Collected data
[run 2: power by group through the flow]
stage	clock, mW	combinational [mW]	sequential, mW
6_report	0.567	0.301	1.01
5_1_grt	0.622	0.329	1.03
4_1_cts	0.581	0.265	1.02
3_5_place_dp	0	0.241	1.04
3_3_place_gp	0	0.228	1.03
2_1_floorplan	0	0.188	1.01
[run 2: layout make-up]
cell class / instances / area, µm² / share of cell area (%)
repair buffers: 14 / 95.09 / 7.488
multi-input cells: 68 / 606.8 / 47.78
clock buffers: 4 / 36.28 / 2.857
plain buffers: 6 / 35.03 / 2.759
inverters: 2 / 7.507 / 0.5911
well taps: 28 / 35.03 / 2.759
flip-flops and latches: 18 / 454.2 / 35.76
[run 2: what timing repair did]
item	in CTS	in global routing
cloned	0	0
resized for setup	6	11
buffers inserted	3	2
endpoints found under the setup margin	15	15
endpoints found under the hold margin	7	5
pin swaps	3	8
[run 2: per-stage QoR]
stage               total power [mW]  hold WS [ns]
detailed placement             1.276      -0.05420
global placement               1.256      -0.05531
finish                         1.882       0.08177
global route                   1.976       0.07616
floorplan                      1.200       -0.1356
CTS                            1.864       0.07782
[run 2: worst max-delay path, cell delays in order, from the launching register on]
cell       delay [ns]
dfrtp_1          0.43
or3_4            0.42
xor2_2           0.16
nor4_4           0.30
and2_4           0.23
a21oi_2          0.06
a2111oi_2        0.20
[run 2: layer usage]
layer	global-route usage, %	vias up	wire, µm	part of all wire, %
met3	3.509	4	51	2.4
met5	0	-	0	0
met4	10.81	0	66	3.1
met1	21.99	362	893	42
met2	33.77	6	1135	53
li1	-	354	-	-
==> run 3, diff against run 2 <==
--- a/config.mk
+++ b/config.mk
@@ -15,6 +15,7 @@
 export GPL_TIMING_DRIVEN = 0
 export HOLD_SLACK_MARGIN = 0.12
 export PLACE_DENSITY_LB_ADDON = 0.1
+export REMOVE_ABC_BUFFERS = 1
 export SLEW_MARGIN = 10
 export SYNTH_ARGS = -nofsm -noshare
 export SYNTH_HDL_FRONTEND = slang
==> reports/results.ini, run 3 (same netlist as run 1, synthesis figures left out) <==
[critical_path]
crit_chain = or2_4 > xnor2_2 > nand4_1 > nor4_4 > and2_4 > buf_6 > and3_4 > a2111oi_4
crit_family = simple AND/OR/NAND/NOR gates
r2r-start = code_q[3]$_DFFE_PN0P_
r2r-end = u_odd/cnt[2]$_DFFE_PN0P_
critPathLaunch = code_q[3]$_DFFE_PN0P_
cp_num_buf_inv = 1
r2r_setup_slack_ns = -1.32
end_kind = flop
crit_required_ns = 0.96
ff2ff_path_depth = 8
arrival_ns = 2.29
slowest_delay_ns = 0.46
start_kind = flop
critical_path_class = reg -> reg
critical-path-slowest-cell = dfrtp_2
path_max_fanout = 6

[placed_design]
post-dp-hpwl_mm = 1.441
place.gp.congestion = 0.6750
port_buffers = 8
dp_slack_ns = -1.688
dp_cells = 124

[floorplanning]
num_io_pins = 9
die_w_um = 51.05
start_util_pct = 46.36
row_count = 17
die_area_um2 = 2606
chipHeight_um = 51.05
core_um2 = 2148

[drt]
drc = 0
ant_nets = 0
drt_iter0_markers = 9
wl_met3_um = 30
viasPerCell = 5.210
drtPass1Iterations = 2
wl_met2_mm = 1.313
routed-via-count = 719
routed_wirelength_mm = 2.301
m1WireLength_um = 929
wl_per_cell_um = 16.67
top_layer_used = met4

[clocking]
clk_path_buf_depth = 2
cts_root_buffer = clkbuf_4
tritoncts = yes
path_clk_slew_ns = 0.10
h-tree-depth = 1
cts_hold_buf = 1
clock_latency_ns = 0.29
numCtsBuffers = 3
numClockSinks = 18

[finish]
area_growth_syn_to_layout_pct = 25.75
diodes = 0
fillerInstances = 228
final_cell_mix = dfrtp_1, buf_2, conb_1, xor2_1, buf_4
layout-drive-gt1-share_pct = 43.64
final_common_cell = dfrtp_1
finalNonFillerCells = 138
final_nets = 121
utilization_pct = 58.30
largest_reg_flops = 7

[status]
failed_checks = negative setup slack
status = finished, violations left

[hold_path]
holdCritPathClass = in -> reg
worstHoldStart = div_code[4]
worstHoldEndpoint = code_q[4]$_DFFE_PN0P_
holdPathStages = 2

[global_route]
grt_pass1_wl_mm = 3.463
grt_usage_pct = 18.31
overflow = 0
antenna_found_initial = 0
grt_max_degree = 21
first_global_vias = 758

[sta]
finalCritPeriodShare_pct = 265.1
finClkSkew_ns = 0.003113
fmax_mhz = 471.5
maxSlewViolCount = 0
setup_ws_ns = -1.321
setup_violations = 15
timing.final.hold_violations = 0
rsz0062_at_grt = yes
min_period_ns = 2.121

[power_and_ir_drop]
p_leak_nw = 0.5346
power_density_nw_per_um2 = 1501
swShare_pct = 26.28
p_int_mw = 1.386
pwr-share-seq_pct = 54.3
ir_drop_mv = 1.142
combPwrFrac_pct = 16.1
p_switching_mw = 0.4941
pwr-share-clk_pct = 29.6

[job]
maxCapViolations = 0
[config.mk]
export PLATFORM = sky130hd
export DESIGN_NAME = hilo_mac
export DESIGN_NICKNAME = d
export VERILOG_FILES = /design/src/rtl/hilo_mac.sv
export SDC_FILE = /design/constraint.sdc
export NUM_CORES = 2
export LEC_CHECK = 0
export BUFFER_PORTS_ARGS = -buffer_cell sky130_fd_sc_hd__buf_2
export CAP_MARGIN = 20
export CORE_MARGIN = 3
export CORE_UTILIZATION = 60
export DETAILED_ROUTE_END_ITERATION = 8
export PLACE_DENSITY = 0.91
export SLEW_MARGIN = 20
export SYNTH_ARGS = -nofsm -noshare
export SYNTH_HDL_FRONTEND = slang
export SYNTH_SLANG_ARGS = --single-unit
[constraint.sdc]
create_clock -name clk -period 14.3 [get_ports clk]
set_clock_uncertainty 0.15 [all_clocks]
set_input_delay 2.86 -clock clk [delete_from_list [all_inputs] [get_ports clk]]
set_output_delay 2.86 -clock clk [all_outputs]
set_load 0.01 [all_outputs]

Work instruction: All entries shown above should be duplicated without a single difference.

Answer space:
[run 2: power by group through the flow]
stage	clock, mW	combinational [mW]	sequential, mW
6_report	0.567	0.301	1.01
5_1_grt	0.622	0.329	1.03
4_1_cts	0.581	0.265	1.02
3_5_place_dp	0	0.241	1.04
3_3_place_gp	0	0.228	1.03
2_1_floorplan	0	0.188	1.01
[run 2: layout make-up]
cell class / instances / area, µm² / share of cell area (%)
repair buffers: 14 / 95.09 / 7.488
multi-input cells: 68 / 606.8 / 47.78
clock buffers: 4 / 36.28 / 2.857
plain buffers: 6 / 35.03 / 2.759
inverters: 2 / 7.507 / 0.5911
well taps: 28 / 35.03 / 2.759
flip-flops and latches: 18 / 454.2 / 35.76
[run 2: what timing repair did]
item	in CTS	in global routing
cloned	0	0
resized for setup	6	11
buffers inserted	3	2
endpoints found under the setup margin	15	15
endpoints found under the hold margin	7	5
pin swaps	3	8
[run 2: per-stage QoR]
stage               total power [mW]  hold WS [ns]
detailed placement             1.276      -0.05420
global placement               1.256      -0.05531
finish                         1.882       0.08177
global route                   1.976       0.07616
floorplan                      1.200       -0.1356
CTS                            1.864       0.07782
[run 2: worst max-delay path, cell delays in order, from the launching register on]
cell       delay [ns]
dfrtp_1          0.43
or3_4            0.42
xor2_2           0.16
nor4_4           0.30
and2_4           0.23
a21oi_2          0.06
a2111oi_2        0.20
[run 2: layer usage]
layer	global-route usage, %	vias up	wire, µm	part of all wire, %
met3	3.509	4	51	2.4
met5	0	-	0	0
met4	10.81	0	66	3.1
met1	21.99	362	893	42
met2	33.77	6	1135	53
li1	-	354	-	-
==> run 3, diff against run 2 <==
--- a/config.mk
+++ b/config.mk
@@ -15,6 +15,7 @@
 export GPL_TIMING_DRIVEN = 0
 export HOLD_SLACK_MARGIN = 0.12
 export PLACE_DENSITY_LB_ADDON = 0.1
+export REMOVE_ABC_BUFFERS = 1
 export SLEW_MARGIN = 10
 export SYNTH_ARGS = -nofsm -noshare
 export SYNTH_HDL_FRONTEND = slang
==> reports/results.ini, run 3 (same netlist as run 1, synthesis figures left out) <==
[critical_path]
crit_chain = or2_4 > xnor2_2 > nand4_1 > nor4_4 > and2_4 > buf_6 > and3_4 > a2111oi_4
crit_family = simple AND/OR/NAND/NOR gates
r2r-start = code_q[3]$_DFFE_PN0P_
r2r-end = u_odd/cnt[2]$_DFFE_PN0P_
critPathLaunch = code_q[3]$_DFFE_PN0P_
cp_num_buf_inv = 1
r2r_setup_slack_ns = -1.32
end_kind = flop
crit_required_ns = 0.96
ff2ff_path_depth = 8
arrival_ns = 2.29
slowest_delay_ns = 0.46
start_kind = flop
critical_path_class = reg -> reg
critical-path-slowest-cell = dfrtp_2
path_max_fanout = 6

[placed_design]
post-dp-hpwl_mm = 1.441
place.gp.congestion = 0.6750
port_buffers = 8
dp_slack_ns = -1.688
dp_cells = 124

[floorplanning]
num_io_pins = 9
die_w_um = 51.05
start_util_pct = 46.36
row_count = 17
die_area_um2 = 2606
chipHeight_um = 51.05
core_um2 = 2148

[drt]
drc = 0
ant_nets = 0
drt_iter0_markers = 9
wl_met3_um = 30
viasPerCell = 5.210
drtPass1Iterations = 2
wl_met2_mm = 1.313
routed-via-count = 719
routed_wirelength_mm = 2.301
m1WireLength_um = 929
wl_per_cell_um = 16.67
top_layer_used = met4

[clocking]
clk_path_buf_depth = 2
cts_root_buffer = clkbuf_4
tritoncts = yes
path_clk_slew_ns = 0.10
h-tree-depth = 1
cts_hold_buf = 1
clock_latency_ns = 0.29
numCtsBuffers = 3
numClockSinks = 18

[finish]
area_growth_syn_to_layout_pct = 25.75
diodes = 0
fillerInstances = 228
final_cell_mix = dfrtp_1, buf_2, conb_1, xor2_1, buf_4
layout-drive-gt1-share_pct = 43.64
final_common_cell = dfrtp_1
finalNonFillerCells = 138
final_nets = 121
utilization_pct = 58.30
largest_reg_flops = 7

[status]
failed_checks = negative setup slack
status = finished, violations left

[hold_path]
holdCritPathClass = in -> reg
worstHoldStart = div_code[4]
worstHoldEndpoint = code_q[4]$_DFFE_PN0P_
holdPathStages = 2

[global_route]
grt_pass1_wl_mm = 3.463
grt_usage_pct = 18.31
overflow = 0
antenna_found_initial = 0
grt_max_degree = 21
first_global_vias = 758

[sta]
finalCritPeriodShare_pct = 265.1
finClkSkew_ns = 0.003113
fmax_mhz = 471.5
maxSlewViolCount = 0
setup_ws_ns = -1.321
setup_violations = 15
timing.final.hold_violations = 0
rsz0062_at_grt = yes
min_period_ns = 2.121

[power_and_ir_drop]
p_leak_nw = 0.5346
power_density_nw_per_um2 = 1501
swShare_pct = 26.28
p_int_mw = 1.386
pwr-share-seq_pct = 54.3
ir_drop_mv = 1.142
combPwrFrac_pct = 16.1
p_switching_mw = 0.4941
pwr-share-clk_pct = 29.6

[job]
maxCapViolations = 0
[config.mk]
export PLATFORM = sky130hd
export DESIGN_NAME = hilo_mac
export DESIGN_NICKNAME = d
export VERILOG_FILES = /design/src/rtl/hilo_mac.sv
export SDC_FILE = /design/constraint.sdc
export NUM_CORES = 2
export LEC_CHECK = 0
export BUFFER_PORTS_ARGS = -buffer_cell sky130_fd_sc_hd__buf_2
export CAP_MARGIN = 20
export CORE_MARGIN = 3
export CORE_UTILIZATION = 60
export DETAILED_ROUTE_END_ITERATION = 8
export PLACE_DENSITY = 0.91
export SLEW_MARGIN = 20
export SYNTH_ARGS = -nofsm -noshare
export SYNTH_HDL_FRONTEND = slang
export SYNTH_SLANG_ARGS = --single-unit
[constraint.sdc]
create_clock -name clk -period 14.3 [get_ports clk]
set_clock_uncertainty 0.15 [all_clocks]
set_input_delay 2.86 -clock clk [delete_from_list [all_inputs] [get_ports clk]]
set_output_delay 2.86 -clock clk [all_outputs]
set_load 0.01 [all_outputs]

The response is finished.